Adobe Premiere Pro 2.0
Sous Premiere nous calculons le temps requis pour exporter une vidéo sous forme d'images GIF successives. Pas de chance pour AMD, le Core 2 Duo E6700 est une fois encore plus rapide en effectuant l'opération 30% plus rapidement que son concurrents l'Athlon 64 FX-60 pour mémoire overclocké à 2,8 GHz, soit la fréquence d'un FX-62.
Encodage MP3 - LAME
L'encodage de fichiers MP3 avec le fameux LAME réussit une fois de plus au Core 2 Duo E6700. Face à l'Athlon 64 FX-60 le gain atteint ici les 17%. La démonstration a le mérite d'être sans appel : à fréquence égale l'architecture Intel Core est plus efficace que le K8 des Athlon 64.

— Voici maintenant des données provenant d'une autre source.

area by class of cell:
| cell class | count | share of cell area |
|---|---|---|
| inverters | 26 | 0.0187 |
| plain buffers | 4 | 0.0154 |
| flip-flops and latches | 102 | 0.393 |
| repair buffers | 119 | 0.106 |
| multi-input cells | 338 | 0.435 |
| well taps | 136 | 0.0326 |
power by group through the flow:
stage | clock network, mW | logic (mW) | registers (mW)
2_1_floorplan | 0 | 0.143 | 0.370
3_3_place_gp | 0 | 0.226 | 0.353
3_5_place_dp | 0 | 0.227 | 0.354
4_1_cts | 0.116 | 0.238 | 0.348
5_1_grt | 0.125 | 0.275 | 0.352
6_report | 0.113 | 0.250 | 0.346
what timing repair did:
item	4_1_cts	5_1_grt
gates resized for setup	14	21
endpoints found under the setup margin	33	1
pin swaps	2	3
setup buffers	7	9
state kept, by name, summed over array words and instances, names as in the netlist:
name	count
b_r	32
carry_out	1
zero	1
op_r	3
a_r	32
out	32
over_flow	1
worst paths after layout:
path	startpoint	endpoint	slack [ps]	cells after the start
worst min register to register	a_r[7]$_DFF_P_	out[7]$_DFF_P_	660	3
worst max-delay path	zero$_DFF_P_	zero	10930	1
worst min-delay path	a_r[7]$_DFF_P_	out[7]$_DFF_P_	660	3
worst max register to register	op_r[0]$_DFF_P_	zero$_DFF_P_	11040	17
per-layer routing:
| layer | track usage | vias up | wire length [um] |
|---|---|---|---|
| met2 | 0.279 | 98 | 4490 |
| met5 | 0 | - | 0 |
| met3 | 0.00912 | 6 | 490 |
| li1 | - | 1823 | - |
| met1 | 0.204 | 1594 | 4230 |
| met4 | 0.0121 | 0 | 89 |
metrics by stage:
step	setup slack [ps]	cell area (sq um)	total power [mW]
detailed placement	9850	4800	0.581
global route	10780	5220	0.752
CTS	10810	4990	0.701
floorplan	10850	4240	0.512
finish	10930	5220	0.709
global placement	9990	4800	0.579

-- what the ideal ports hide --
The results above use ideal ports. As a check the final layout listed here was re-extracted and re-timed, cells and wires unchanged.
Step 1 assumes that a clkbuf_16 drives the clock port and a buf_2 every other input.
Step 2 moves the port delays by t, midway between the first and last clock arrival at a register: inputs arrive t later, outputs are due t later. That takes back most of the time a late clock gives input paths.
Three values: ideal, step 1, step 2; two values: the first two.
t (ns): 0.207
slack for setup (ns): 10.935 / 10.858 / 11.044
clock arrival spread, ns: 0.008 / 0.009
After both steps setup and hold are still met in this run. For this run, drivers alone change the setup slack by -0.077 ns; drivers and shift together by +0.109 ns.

Encodage vidéo - XMPEG 5.03
Avec XMPEG nous mesurons le temps requis pour convertir une vidéo haute définition (1920x1080) de 24 secondes en un fichier DivX haute défition. Le Core 2 Duo E6700 se hisse sans grande suprise devant l'Athlon 64 FX-60, se montrant 28% plus rapide. Concrètement il faut 32 secondes de plus à l'Athon 64 FX-60 pour produire le même fichier que celui obtenu avec le Core 2 Duo E6700.
Quake 4
Quake 4, avantage Intel ! Voilà comment on peut résumer les performances du dernier processeur d'Intel face à l'Athlon 64 FX-60. Le framerate est ici 22% supérieur sur la configuration à base de Core 2 Duo E6700.
Half Life 2 - Lost Coast
Le niveau gratuit d'Half-Life 2, j'ai nommé Lost Coast, est une véritable correction pour AMD, le Core 2 Duo E6700 s'affichant dans ce cas précis comme 46% plus performant que l'Athlon 64 FX-60 !
Far Cry
Sous Far Cry, qui a longtemps été le domaine de prédilection des Processeurs AMD, la donne est bouleversée par l'arrivée du Conroe. Ici le processeur d'Intel surpasse l'Athlon 64 FX-60, ancienne référence incontournable, de quelques 35%.
F. E. A. R.
On termine avec F. E. A. R. qui ne fait que confirmer les observations précédentes même si l'écart se réduit sensiblement. La faute aux Cartes Graphiques ? Qu'importe le Core 2 Duo E6700 surclasse l'Athlon 64 FX60 d'environ 8%.
Conclusion
Reste que le Core 2 Duo, ici évalué dans sa version E6700, est particulièrement impressionnant, nous disions plus haut bluffant, et prometteur. Non seulement il s'affiche comme largement plus performant que nombre de Processeurs actuels, mais en plus il ne chauffe quasiment pas et consomme peu, bien que ces deux derniers paramètres ne soient pas encore quantifiables, Intel ne l'autorisant pas. Ils laissent toutefois supposer de très bonne chose lorsqu'il s'agit d'overclocking. Si nous ne pouvons conclure sur une preview et qu'il nous faut garder une certaine prudence, l'Intel Core 2 Duo s'affiche déjà comme une excellente nouvelle qui risque de provoquer un véritable basculement notamment chez les joueurs majoritairement équipés en AMD. Après tant d'années de vaches maigres sur le front des processeurs de bureau, Intel semble enfin en avoir sous le pied ! Chapeau bas...
Rendez-vous fin juillet pour le lancement officiel mondial du Core 2 Duo.